La routine che ci sembrava così monotona e ripetitiva la ricordiamo con una certa nostalgia dal momento che distinguere le giornate le une dalle altre nel periodo di lockdown alle volte si rivela una vera e propria impresa, come canta Lodo de Lo Stato Sociale con le parole “un giorno non so più se oggi è domenica” nel singolo Autocertificanzone, lanciato dal gruppo italiano per GarrinchaDischi/Island Record il 4 maggio, giorno di inizio della Fase 2.
Fin dalla sua composizione questo pezzo si rivela descrittivo di quello che è stato il periodo di Fase 1, infatti i membri del gruppo l’hanno realizzato a distanza, chi da Bologna, chi da Roma, mandandosi testi e tracce musicali, confrontandole, litigando per decidere e infine incidendo.
Come solito dei cantanti del cosiddetto genere indie (del quale ho parlato in modo più approfondito in un altro articolo QUI) il gruppo bolognese ha colto l’occasione per parlare di quotidianità e di esperienze condivise da gran parte degli ascoltatori, così mostrando la propria vicinanza al pubblico, soprattutto in un momento così particolare e spesso difficile quale è stato (e continua ad essere) quello del covid.

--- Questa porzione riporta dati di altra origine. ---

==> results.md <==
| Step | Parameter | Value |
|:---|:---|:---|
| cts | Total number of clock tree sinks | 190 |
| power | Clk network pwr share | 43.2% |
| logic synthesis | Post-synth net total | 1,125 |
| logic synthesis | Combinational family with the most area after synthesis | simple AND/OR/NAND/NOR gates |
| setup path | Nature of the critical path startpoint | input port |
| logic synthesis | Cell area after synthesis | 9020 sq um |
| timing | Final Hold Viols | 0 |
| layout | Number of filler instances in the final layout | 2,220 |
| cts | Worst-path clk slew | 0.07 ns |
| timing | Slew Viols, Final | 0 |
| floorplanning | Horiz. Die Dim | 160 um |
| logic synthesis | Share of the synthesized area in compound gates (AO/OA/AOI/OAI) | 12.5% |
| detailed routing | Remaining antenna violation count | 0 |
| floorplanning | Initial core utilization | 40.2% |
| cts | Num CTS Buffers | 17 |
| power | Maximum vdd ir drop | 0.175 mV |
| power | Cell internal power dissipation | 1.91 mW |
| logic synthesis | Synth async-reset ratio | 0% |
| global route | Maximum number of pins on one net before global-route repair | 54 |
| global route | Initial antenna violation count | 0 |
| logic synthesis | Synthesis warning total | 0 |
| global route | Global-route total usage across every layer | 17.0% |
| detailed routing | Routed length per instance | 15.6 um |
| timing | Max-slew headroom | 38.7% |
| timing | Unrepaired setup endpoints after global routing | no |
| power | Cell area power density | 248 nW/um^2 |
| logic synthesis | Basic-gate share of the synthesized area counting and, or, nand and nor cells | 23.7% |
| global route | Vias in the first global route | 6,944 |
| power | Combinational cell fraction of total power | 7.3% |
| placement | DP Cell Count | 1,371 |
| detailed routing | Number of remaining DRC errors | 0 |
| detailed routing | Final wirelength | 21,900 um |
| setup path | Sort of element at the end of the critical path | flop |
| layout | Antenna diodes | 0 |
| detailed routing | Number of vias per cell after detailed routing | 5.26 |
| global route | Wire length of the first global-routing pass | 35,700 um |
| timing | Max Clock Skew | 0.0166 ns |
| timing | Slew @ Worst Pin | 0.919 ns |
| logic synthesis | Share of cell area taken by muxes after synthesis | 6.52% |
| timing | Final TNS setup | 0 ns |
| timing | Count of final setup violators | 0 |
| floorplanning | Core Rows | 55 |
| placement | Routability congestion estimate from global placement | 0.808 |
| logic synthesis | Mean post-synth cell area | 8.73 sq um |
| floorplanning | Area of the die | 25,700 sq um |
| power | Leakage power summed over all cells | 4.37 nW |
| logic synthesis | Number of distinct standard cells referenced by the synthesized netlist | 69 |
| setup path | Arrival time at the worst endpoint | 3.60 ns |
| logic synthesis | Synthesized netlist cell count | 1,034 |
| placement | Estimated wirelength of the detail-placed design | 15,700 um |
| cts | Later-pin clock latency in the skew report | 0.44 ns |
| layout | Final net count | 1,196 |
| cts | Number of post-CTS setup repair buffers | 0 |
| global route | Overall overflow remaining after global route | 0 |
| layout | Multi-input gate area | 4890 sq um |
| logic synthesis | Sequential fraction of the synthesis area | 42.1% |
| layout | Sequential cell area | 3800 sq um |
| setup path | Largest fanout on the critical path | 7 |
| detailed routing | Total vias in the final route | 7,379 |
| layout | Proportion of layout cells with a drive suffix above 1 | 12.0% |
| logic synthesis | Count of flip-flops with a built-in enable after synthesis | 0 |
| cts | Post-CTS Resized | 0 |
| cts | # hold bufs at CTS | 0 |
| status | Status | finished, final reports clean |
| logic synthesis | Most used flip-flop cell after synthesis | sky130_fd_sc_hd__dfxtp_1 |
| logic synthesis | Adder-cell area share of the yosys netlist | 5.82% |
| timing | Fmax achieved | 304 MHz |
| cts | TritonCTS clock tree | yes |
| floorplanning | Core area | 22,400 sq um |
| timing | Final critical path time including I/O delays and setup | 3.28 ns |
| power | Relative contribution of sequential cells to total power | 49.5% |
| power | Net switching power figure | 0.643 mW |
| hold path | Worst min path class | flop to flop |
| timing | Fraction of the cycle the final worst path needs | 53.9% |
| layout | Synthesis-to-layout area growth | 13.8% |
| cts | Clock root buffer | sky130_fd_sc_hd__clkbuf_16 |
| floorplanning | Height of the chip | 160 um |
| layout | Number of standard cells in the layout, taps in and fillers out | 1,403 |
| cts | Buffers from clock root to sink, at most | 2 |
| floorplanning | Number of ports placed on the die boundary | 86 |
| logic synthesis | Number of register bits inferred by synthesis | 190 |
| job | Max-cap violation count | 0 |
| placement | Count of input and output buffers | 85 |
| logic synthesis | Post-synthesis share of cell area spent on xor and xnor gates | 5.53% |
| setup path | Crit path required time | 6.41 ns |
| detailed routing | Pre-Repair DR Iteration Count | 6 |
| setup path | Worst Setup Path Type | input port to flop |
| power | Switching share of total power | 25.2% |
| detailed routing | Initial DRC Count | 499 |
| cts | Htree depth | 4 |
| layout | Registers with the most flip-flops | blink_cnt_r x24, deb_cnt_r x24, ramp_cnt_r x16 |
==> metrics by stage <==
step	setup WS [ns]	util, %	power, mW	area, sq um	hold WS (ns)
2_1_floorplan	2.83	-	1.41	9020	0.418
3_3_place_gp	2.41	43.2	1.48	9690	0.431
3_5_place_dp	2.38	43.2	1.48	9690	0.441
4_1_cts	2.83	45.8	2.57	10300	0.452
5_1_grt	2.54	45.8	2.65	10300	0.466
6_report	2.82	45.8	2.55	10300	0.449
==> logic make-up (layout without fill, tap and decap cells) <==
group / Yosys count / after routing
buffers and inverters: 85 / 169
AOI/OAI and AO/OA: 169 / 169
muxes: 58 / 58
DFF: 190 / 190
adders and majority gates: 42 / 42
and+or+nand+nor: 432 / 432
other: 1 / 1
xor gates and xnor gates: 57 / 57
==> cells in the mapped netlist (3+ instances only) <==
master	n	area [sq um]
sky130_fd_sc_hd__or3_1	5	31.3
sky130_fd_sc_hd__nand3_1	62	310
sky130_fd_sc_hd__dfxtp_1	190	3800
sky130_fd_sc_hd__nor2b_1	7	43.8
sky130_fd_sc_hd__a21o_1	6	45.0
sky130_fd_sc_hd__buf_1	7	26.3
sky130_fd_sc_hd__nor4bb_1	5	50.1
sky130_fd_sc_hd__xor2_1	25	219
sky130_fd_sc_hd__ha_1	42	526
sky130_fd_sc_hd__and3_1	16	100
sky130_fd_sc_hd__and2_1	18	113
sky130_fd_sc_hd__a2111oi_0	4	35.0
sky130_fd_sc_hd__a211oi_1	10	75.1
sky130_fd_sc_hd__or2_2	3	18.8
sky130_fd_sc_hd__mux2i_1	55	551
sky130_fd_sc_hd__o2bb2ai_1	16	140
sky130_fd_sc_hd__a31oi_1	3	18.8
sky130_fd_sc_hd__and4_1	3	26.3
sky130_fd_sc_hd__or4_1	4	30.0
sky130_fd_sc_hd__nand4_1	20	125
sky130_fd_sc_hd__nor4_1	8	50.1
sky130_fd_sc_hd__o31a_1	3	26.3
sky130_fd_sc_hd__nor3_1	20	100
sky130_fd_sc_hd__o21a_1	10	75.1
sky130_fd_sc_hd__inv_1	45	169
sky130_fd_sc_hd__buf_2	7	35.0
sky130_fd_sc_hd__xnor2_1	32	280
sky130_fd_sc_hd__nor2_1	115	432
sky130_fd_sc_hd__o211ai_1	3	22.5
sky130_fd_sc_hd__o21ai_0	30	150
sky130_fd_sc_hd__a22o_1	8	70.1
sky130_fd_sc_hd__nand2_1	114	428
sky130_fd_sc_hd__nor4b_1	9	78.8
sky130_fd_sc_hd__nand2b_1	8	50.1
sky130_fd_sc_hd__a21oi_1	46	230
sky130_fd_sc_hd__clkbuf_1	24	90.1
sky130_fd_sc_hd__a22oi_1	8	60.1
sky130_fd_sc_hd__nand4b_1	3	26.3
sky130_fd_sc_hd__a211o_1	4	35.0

I divieti, le imposizioni, le famigerate autocerticazioni, l’Amuchina, i sintomi da coronavirus, il raffreddore, il coprifuoco, il reparto sanitari del supermercato (ambito quasi quanto gli scaffali di farina e lievito per la pizza) diventano nel corso della canzone veicoli per descrivere le incertezze, le difficoltà e le mancanze sentite nel corso della quarantena, con l’obiettivo, però, di portare una ventata di ottimismo e positività a tutti gli italiani costretti in casa.
La copertina stessa del singolo ricorda un momento tipico delle giornate di lockdown: quello delle videochiamate. Infatti si possono vedere i cinque membri del gruppo (Lodo, Albi, Carota, Bebo e Checco) immortalati in uno screen, con l’icona del microfono in basso a destra.
La canzone si propone, nella prima strofa, di descrivere quello che è stato il periodo di quarantena nei suoi alti e nei suoi bassi e nei diversi modi con cui tutti noi ci siamo trovati ad affrontarlo giorno per giorno (un giorno ce la faremo un giorno fine del mondo). Nella seconda strofa, invece, vengono espresse le prospettive e le speranze per il futuro post-covid, delle quali mi ha in particolar modo colpita la speranza o, per meglio dire, certezza di rinascere migliori (ci toccherà rinascere migliori).
Adesso però, che il lockdown in senso stretto è terminato e siamo tornati a frequentare amici e “congiunti” come prima del fatidico 22 di febbraio (seppur a distanza di sicurezza, muniti di mascherina, si spera, e di tonnellate di amuchina, a patto di averla trovata ancora disponibile), dunque la nostra vita sta facendo piccoli passi verso un ritorno alla normalità, una domanda sorge spontanea: siamo davvero rinati migliori?